Estiramiento

Era un sábado soleado en Lima, por la mañana y como de costumbre, salgo a caminar por el malecón. Estaba por el distrito de Miraflores y bajé por un caminito hacia el llamado ‘Parque de la Juventud’. Este parque o espacio más que parque, está especialmente diseñado para deportistas, jóvenes aparentemente. 

No soy ni deportista ni tan joven como la edad me imagino pensaron cuando se les ocurrió poner el nombre, pero claro que tengo el ingreso permitido. Fui directo a las barras para colgarme y estirarme. Es desestresante al máximo. Además de relajar el cuerpo, entiendo que ayuda a la columna y más allá. Por ahora es lo único que puedo hacer en este parque. Además de sorprenderme con la fuerza y agilidad de ciertos hombres (el 99% son hombres por algún motivo) que vienen a realmente hacer uso del espacio. Y qué mejor que frente al mar. 

Los que son de mi generación habrán visto la serie de Maxwell Smart el Agente 86. Y si recuerdan y eran super fanáticos como yo, hay un capítulo que ‘Kaos’ captura a Max. No recuerdo si también a la 99 o al jefe, pero había alguien más con él. Y los empiezan a torturar para que hablen. 

La tortura era en unas máquinas. Amarrados de brazos y piernas, los empiezan a estirar. Así como yo en mis barras miraflorinas. Y Max, más allá de sufrir y decir lo que ‘Kaos’ quería lograr con semejante tortura, era disfrutarlo. 

-Pueden ponerlo más fuerte por favor.

Bueno, parece que sentí lo mismo que el Super Agente 86.

Luego de mi intermedio de estiramiento en plena caminata, entro al baño antes de subir y seguir mi camino y me cruzo con una chica muy jovencita que se graduaba de alguna escuela y sale del baño con un vestidito blanco, bien peinada, algo maquillada y especialmente producida para las fotos que suelen hacer en estos eventos.

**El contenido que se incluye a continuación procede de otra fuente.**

### src/hw/prog_flash_pkg.sv
`default_nettype none

package prog_flash_pkg;

  // ------------------------------------------------------------
  // widths
  // ------------------------------------------------------------
  localparam int ADR_W  = 24;  // flash word address
  localparam int DQ_W   = 16;
  localparam int HOST_W = 32;
  localparam int BLK_W  = 8;   // address bits 23..16
  localparam int SR_W   = 8;   // status register byte
  localparam int POLL_W = 24;
  localparam int WCNT_W = 5;

  // host command words
  localparam logic [15:0] CMD_START_ADR = 16'h5341;        // top half only
  localparam logic [7:0]  CMD_END_ADR   = 8'h45;           // top byte only
  localparam logic [31:0] CMD_ERASE     = 32'h4572_6173;
  localparam logic [31:0] CMD_PROGRAM   = 32'h5072_6F67;

  // flash command set
  localparam logic [DQ_W-1:0] FL_CLR_SR      = 16'h0050;
  localparam logic [DQ_W-1:0] FL_ERASE_SETUP = 16'h0020;
  localparam logic [DQ_W-1:0] FL_CONFIRM     = 16'h00D0;
  localparam logic [DQ_W-1:0] FL_BUF_PROG    = 16'h00E8;

  localparam int BUF_WORDS = 32;  // halfwords per program buffer

  localparam logic [SR_W-1:0] SR_READY = 8'h80;

  // poll limits
  localparam logic [POLL_W-1:0] ERASE_POLL_MAX = 24'hF42400;
  localparam logic [POLL_W-1:0] BUF_POLL_MAX   = 24'h004650;

  typedef enum logic [2:0] {
    OP_NONE,
    OP_SET_START,
    OP_SET_END,
    OP_ERASE,
    OP_PROGRAM
  } host_op_e;

  typedef enum logic [2:0] {
    ERR_NONE          = 3'd0,
    ERR_ERASE_STATUS  = 3'd2,
    ERR_ERASE_TIMEOUT = 3'd3,
    ERR_BUF_TIMEOUT   = 3'd4,
    ERR_PROG_TIMEOUT  = 3'd5
  } err_e;

  typedef enum logic [4:0] {
    S_IDLE, S_CMD,
    S_WR, S_WR_H, S_RD, S_RD_W,
    S_ER_BLK, S_ER_SETUP, S_ER_CONF, S_ER_POLL, S_ER_CHK,
    S_PG_BUF, S_PG_POLL, S_PG_RDY, S_PG_DATA, S_PG_NEXT, S_PG_FIN, S_PG_DONE,
    S_ERR
  } seq_state_e;

endpackage

`default_nettype wire
### src/hw/flash_ifs.sv
`timescale 1ns/100ps
`default_nettype none

// host word stream between the FIFO front end and the sequencer
interface host_word_if;
  import prog_flash_pkg::*;

  host_op_e        cmd_op;    // decode of the FIFO head
  logic            hw_valid;  // FIFO not empty
  logic [DQ_W-1:0] hw_data;   // swapped halfword
  logic            cmd_take;
  logic            hw_take;

  modport port (
    output cmd_op, hw_valid, hw_data,
    input  cmd_take, hw_take
  );

  modport seq (
    input  cmd_op, hw_valid, hw_data,
    output cmd_take, hw_take
  );
endinterface
==> src/hdl/stack_alu.sv <==
module stack_alu (
    input  stack_cpu_pkg::alu_op_t              alu_op,
    input  logic [stack_cpu_pkg::word_width-1:0] top,
    input  logic [stack_cpu_pkg::word_width-1:0] second,
    output logic [stack_cpu_pkg::word_width-1:0] result
);

    logic is_eq;
    logic is_lt_s;
    logic is_lt_u;

    // second is the left operand, as pushed first
    assign is_eq   = (second == top);
    assign is_lt_s = ($signed(second) < $signed(top));
    assign is_lt_u = (second < top);

    always_comb begin
        result = '0;
        case (alu_op)
            stack_cpu_pkg::alu_add:  result = second + top;
            stack_cpu_pkg::alu_sub:  result = second - top;
            stack_cpu_pkg::alu_and:  result = second & top;
            stack_cpu_pkg::alu_or:   result = second | top;
            stack_cpu_pkg::alu_xor:  result = second ^ top;
            stack_cpu_pkg::alu_not:  result = ~top;   // unary
            stack_cpu_pkg::alu_eq:   result[0] = is_eq;
            stack_cpu_pkg::alu_lt_s: result[0] = is_lt_s;
            stack_cpu_pkg::alu_lt_u: result[0] = is_lt_u;
            stack_cpu_pkg::alu_eqz:  result[0] = (top == '0);
            default: ;
        endcase
    end

endmodule

==> src/hdl/data_stack.sv <==
module data_stack #(
    parameter int stack_depth_log2 = stack_cpu_pkg::stack_depth_log2_default
) (
    input  logic                                clk,
    input  logic                                reset,
    input  stack_cpu_pkg::stack_cmd_t           stack_cmd,
    input  logic [stack_cpu_pkg::word_width-1:0] push_value,
    output logic [stack_cpu_pkg::word_width-1:0] top,
    output logic [stack_cpu_pkg::word_width-1:0] second
);

    localparam int entries = 2 ** stack_depth_log2;

    logic [stack_cpu_pkg::word_width-1:0] mem [entries];
    logic [stack_depth_log2-1:0]          sp;        // next free slot, wrapping
    logic [stack_depth_log2-1:0]          top_idx;
    logic [stack_depth_log2-1:0]          sec_idx;

    assign top_idx = sp - 1'b1;
    assign sec_idx = sp - 2'd2;
    assign top     = mem[top_idx];
    assign second  = mem[sec_idx];

    always_ff @(posedge clk) begin
        if (reset) begin
            sp <= '0;
        end else begin
            case (stack_cmd)
                stack_cpu_pkg::stk_push,
                stack_cpu_pkg::stk_over:   sp <= sp + 1'b1;
                stack_cpu_pkg::stk_pop,
                stack_cpu_pkg::stk_reduce: sp <= sp - 1'b1;
                default: ;
            endcase
        end
    end

    always_ff @(posedge clk) begin
        case (stack_cmd)
            stack_cpu_pkg::stk_push:    mem[sp] <= push_value;
            stack_cpu_pkg::stk_over:    mem[sp] <= second;
            stack_cpu_pkg::stk_set_top: mem[top_idx] <= push_value;
            stack_cpu_pkg::stk_reduce:  mem[sec_idx] <= push_value;
            stack_cpu_pkg::stk_swap: begin
                mem[top_idx] <= second;   // both in one edge
                mem[sec_idx] <= top;
            end
            default: ;
        endcase
    end

endmodule

==> src/hdl/fetch_unit.sv <==
module fetch_unit (
    input  logic                                clk,
    input  logic                                reset,
    input  logic                                fetch_start,
    input  logic                                pc_load,
    input  logic [stack_cpu_pkg::addr_width-1:0] pc_target,
    output logic [stack_cpu_pkg::addr_width-1:0] flash_addr,
    output logic                                flash_enable,
    input  logic [stack_cpu_pkg::byte_width-1:0] flash_data,
    input  logic                                flash_ready,
    output logic                                fetch_done,
    output stack_cpu_pkg::opcode_t              opcode,
    output logic [stack_cpu_pkg::word_width-1:0] imm
);

    typedef enum logic [1:0] {
        idle,
        wait_low,    // flash acknowledges by dropping ready
        wait_high    // byte valid once ready returns
    } fetch_state_t;

    fetch_state_t                         state;
    logic [stack_cpu_pkg::addr_width-1:0] pc;
    logic [stack_cpu_pkg::addr_width-1:0] read_addr;
    logic                                 imm_pending;   // immediate bytes still to come
    logic [1:0]                           byte_cnt;
    stack_cpu_pkg::opcode_t               new_opcode;

    // a redirect wins over the sequential pc
    assign read_addr  = pc_load ? pc_target : pc;
    assign new_opcode = stack_cpu_pkg::opcode_t'(flash_data);

    always_ff @(posedge clk) begin
        if (reset) begin
            state        <= idle;
            pc           <= '0;
            flash_addr   <= '0;
            flash_enable <= 1'b0;
            fetch_done   <= 1'b0;
            imm_pending  <= 1'b0;
            byte_cnt     <= '0;
        end else begin
            fetch_done <= 1'b0;
            case (state)
                idle: begin
                    if (fetch_start || imm_pending) begin
                        flash_addr   <= read_addr;
                        pc           <= read_addr;
                        flash_enable <= 1'b1;
                        state        <= wait_low;
                    end
                end

                wait_low: begin
                    if (!flash_ready) begin
                        state <= wait_high;
                    end
                end

                wait_high: begin
                    if (flash_ready) begin
                        flash_enable <= 1'b0;   // one byte per enable period
                        pc           <= pc + 1'b1;
                        state        <= idle;
                        if (!imm_pending) begin
                            opcode   <= new_opcode;
                            byte_cnt <= '0;
                            if (stack_cpu_pkg::has_immediate(new_opcode)) begin
                                imm_pending <= 1'b1;
                            end else begin
                                fetch_done <= 1'b1;
                            end
                        end else begin
                            // lowest byte arrives first
                            imm[byte_cnt*stack_cpu_pkg::byte_width +: stack_cpu_pkg::byte_width]
                                <= flash_data;
                            byte_cnt <= byte_cnt + 1'b1;
                            if (byte_cnt == 2'd3) begin
                                imm_pending <= 1'b0;
                                fetch_done  <= 1'b1;
                            end
                        end
                    end
                end

                default: state <= idle;
            endcase
        end
    end

endmodule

Aprovechan el escenario natural del mar para tomarse fotos. La chica sale del baño mientras yo entraba. Su papá la esperaba afuera. 

-Papito ya estoy, agarra esto, le dice entregándole su casaca.

Y ya lista, suben juntos para la foto. 

Me acordé de mi papá, cuando yo tenía cinco años, estaba en kinder. Me metieron a clases de ballet y tap. Así que mi papá me recogía del kinder y me llevaba a las clases. Al llegar al cole, entraba al baño para cambiarme con mi tutú rosado y un moño en el pelo con una malla rosada también. Me alistaba y nos íbamos a las clases.

Mi papá me recogía y me llevaba a todos lados.

Escuchando salsa en el auto, hasta que crecí y escuchábamos Radio Doble 9 y me decía que era rock fuerte, que estaba bueno. No sé si realmente le parecía bueno o quería complacerme.